%%

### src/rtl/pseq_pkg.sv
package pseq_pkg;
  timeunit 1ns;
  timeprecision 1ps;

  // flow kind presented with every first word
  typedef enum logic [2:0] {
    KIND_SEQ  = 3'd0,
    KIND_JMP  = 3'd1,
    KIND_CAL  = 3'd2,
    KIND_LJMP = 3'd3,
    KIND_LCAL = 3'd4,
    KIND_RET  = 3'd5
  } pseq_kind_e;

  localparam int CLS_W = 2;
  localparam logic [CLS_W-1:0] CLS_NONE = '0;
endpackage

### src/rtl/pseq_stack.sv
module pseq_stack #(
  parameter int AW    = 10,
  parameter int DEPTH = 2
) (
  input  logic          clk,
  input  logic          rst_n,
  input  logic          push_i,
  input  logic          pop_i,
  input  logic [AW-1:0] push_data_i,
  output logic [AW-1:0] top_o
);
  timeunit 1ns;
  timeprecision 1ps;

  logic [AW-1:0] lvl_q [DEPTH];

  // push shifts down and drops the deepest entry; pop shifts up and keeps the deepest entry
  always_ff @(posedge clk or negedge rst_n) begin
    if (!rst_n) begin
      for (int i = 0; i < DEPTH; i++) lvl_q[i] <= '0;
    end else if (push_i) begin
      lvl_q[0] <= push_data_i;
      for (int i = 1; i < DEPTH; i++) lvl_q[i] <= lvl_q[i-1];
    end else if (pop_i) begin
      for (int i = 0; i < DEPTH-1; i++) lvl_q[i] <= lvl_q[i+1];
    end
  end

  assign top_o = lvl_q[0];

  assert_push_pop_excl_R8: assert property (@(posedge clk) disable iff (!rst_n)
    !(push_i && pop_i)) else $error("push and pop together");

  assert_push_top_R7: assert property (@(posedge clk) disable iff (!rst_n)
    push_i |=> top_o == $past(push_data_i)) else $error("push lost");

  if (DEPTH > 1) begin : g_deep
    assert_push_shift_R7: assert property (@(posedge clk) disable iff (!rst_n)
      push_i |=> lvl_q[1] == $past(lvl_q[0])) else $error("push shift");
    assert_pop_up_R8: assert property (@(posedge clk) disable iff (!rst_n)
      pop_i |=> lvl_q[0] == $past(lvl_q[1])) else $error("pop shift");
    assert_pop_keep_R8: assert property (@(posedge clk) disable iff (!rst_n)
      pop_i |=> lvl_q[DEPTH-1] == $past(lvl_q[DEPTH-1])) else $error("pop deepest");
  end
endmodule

%%
%%

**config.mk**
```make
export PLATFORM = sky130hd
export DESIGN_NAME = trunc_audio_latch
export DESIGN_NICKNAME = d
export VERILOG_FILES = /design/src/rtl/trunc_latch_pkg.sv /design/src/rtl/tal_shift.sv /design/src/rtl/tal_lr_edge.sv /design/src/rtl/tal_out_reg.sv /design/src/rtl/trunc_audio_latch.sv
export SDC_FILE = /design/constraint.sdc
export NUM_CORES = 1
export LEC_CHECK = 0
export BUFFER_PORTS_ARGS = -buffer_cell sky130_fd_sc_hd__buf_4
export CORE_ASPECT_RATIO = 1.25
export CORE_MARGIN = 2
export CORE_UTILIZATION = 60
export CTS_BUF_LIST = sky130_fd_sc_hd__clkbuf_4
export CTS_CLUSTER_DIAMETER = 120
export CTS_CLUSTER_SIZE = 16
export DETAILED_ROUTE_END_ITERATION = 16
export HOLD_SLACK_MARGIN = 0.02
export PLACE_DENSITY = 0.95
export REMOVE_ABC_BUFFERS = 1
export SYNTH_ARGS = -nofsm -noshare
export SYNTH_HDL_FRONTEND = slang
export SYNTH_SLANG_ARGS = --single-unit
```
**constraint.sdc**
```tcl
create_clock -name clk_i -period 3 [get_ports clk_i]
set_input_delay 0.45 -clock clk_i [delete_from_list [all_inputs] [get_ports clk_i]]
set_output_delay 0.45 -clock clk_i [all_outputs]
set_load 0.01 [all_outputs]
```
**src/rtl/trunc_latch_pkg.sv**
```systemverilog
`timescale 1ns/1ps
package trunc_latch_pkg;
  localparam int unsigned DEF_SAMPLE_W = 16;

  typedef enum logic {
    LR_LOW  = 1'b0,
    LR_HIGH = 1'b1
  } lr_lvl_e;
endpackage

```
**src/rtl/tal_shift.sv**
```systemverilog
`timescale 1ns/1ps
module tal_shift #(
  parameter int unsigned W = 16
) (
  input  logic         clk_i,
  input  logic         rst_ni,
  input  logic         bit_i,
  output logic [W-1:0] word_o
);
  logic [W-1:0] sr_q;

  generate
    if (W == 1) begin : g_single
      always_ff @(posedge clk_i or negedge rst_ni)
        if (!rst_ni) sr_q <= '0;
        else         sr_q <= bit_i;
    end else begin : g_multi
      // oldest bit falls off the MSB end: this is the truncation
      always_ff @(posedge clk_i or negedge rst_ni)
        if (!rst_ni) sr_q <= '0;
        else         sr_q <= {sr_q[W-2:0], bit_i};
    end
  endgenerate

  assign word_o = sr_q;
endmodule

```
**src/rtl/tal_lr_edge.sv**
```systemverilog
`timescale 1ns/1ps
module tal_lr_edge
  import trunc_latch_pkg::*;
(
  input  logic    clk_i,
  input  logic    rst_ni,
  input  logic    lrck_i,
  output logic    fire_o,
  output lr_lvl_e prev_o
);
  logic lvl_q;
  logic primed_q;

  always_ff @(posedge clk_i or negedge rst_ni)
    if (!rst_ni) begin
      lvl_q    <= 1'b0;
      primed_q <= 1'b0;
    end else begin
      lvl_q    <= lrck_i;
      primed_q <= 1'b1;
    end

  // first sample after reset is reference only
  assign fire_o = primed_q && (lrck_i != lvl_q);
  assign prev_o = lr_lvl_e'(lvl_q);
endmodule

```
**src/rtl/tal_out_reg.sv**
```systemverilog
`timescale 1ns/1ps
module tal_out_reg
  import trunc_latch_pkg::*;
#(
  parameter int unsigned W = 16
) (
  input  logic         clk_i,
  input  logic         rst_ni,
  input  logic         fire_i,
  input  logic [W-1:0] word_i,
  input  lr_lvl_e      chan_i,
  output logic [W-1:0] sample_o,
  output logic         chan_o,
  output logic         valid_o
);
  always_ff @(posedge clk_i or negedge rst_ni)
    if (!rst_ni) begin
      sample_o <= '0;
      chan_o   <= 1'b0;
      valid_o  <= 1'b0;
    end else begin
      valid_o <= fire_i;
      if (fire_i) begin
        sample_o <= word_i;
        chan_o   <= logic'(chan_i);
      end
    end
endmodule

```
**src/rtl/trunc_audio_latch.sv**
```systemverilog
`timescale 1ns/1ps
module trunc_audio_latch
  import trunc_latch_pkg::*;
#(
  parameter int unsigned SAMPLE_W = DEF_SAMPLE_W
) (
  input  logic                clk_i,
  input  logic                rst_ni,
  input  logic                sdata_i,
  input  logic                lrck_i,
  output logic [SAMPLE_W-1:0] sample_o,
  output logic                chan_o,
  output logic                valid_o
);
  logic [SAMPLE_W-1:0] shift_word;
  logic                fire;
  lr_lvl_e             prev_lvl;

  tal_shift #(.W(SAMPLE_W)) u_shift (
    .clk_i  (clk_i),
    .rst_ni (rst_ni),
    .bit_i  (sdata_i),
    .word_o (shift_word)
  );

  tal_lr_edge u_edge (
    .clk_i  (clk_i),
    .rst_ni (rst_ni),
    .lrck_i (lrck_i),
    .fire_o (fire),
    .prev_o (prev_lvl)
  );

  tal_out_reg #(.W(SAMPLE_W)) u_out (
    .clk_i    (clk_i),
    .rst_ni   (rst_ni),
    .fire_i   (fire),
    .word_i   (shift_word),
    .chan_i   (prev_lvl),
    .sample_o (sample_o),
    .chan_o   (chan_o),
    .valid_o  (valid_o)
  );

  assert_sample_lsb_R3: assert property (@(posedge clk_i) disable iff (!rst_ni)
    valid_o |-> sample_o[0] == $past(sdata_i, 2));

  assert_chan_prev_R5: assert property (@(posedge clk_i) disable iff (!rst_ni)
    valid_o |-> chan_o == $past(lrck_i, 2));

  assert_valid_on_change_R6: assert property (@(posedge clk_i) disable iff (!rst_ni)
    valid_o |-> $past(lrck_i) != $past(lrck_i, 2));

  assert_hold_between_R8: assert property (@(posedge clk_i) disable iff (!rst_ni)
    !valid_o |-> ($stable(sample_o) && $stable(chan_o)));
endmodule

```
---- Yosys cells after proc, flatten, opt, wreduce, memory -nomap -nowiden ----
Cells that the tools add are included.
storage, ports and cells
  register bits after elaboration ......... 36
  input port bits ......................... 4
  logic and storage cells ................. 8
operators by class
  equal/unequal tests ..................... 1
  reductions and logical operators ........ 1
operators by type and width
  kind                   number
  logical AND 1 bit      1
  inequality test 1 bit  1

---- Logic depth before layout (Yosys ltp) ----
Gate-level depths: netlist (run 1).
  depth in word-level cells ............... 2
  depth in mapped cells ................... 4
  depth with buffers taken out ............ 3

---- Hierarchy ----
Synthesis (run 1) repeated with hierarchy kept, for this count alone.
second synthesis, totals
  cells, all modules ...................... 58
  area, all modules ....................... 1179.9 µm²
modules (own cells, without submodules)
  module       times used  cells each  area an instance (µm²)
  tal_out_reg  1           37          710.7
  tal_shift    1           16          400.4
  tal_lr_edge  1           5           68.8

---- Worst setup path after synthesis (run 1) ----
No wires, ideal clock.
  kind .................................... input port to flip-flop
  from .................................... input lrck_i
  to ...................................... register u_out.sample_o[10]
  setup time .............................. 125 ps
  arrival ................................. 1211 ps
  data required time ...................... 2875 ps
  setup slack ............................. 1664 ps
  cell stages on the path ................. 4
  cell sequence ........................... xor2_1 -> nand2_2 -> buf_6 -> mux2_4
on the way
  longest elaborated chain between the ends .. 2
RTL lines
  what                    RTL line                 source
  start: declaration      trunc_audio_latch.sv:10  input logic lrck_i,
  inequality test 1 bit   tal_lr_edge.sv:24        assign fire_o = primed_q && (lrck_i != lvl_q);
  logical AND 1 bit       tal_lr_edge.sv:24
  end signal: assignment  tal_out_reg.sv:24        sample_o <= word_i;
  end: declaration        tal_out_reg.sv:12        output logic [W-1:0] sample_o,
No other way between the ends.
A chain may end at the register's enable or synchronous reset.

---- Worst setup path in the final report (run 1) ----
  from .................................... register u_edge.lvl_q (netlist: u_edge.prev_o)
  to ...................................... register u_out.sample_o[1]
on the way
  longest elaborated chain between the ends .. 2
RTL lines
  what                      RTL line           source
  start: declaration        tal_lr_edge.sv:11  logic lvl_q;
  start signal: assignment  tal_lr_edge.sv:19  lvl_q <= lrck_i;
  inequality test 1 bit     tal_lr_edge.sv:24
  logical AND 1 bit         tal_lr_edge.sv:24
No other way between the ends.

%%
%%

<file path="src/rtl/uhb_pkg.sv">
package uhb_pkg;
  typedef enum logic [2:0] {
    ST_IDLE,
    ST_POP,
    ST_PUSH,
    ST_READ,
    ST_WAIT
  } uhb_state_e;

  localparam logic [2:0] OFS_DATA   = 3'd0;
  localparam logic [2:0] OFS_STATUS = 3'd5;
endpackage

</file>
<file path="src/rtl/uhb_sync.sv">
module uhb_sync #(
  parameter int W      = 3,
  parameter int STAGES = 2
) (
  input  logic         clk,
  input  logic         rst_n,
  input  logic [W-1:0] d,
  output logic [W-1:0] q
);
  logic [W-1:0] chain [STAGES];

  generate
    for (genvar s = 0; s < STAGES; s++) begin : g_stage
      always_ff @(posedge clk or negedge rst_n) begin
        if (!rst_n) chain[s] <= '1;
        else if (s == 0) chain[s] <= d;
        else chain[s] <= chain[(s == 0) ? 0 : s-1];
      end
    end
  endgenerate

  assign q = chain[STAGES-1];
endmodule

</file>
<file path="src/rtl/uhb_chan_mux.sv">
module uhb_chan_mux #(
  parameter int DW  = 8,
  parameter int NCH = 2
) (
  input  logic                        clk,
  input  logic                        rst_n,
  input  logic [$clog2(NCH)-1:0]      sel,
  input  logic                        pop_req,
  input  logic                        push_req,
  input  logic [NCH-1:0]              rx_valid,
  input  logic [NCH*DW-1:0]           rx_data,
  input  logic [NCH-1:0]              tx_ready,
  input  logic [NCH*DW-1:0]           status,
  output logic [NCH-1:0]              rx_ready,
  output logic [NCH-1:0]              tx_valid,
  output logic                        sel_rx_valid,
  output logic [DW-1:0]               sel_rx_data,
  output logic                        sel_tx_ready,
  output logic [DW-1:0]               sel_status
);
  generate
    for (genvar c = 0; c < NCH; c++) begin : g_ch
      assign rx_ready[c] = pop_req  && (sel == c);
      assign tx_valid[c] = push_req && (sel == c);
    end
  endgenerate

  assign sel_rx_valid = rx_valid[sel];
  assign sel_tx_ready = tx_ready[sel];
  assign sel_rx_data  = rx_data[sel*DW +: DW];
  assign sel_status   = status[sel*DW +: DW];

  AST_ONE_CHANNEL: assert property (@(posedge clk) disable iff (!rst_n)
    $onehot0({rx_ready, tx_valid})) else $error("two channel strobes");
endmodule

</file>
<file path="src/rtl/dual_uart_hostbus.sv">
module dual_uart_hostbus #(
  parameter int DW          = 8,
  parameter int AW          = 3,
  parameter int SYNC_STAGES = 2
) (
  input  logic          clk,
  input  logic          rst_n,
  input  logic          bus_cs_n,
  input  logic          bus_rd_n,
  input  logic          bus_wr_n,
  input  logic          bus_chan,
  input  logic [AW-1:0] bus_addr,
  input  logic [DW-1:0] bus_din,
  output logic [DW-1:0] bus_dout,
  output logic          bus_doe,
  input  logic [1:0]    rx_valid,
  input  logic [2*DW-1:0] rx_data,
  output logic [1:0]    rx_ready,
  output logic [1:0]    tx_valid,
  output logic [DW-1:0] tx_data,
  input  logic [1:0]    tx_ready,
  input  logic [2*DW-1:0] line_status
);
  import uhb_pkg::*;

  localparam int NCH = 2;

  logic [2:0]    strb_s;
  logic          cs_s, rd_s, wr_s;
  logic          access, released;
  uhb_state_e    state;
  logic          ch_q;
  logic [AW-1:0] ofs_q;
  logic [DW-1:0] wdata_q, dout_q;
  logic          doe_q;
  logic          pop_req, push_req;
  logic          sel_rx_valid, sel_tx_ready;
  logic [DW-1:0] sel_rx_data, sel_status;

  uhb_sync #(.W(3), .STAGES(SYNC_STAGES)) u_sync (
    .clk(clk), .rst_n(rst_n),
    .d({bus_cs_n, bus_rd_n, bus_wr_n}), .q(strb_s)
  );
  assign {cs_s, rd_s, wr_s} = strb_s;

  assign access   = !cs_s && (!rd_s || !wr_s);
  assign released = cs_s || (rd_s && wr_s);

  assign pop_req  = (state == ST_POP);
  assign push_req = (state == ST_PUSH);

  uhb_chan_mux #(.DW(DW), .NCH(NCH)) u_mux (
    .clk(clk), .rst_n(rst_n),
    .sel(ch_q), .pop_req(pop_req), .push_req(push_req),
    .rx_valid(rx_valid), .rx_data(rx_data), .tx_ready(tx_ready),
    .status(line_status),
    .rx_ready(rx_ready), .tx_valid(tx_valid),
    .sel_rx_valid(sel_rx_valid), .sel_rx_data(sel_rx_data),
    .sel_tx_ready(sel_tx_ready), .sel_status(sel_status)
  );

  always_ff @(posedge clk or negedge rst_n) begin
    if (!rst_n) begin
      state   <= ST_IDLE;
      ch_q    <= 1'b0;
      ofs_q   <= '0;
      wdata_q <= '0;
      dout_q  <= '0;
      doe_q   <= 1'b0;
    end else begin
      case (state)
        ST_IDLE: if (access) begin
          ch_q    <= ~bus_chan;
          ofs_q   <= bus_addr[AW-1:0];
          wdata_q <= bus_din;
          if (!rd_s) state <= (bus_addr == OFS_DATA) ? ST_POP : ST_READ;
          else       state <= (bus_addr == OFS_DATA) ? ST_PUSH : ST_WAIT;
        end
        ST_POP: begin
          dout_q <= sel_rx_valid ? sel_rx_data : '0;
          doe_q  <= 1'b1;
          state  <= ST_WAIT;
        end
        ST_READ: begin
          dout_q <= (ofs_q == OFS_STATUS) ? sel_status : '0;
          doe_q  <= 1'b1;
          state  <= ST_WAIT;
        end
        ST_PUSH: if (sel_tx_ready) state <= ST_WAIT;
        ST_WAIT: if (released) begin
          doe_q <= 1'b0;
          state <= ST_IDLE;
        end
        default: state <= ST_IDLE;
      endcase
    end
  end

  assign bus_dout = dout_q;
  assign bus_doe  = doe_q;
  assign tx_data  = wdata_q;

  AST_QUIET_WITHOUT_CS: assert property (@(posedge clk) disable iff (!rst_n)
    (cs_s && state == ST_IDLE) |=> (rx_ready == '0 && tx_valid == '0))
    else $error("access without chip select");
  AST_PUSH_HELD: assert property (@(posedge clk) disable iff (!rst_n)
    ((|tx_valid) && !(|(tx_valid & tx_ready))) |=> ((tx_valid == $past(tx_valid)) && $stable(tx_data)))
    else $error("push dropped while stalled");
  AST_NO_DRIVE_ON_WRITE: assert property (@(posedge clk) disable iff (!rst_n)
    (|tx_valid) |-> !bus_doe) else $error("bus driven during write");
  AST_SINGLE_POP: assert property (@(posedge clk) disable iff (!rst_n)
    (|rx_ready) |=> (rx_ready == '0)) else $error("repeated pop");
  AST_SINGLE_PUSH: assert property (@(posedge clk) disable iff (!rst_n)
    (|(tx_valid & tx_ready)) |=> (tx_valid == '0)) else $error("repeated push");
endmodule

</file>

%%

#### [Exercise]
Pull out all lines containing the word "modules" from the entries above.

#### [Solved problem]
  cells, all modules ...................... 58
  area, all modules ....................... 1179.9 µm²
modules (own cells, without submodules)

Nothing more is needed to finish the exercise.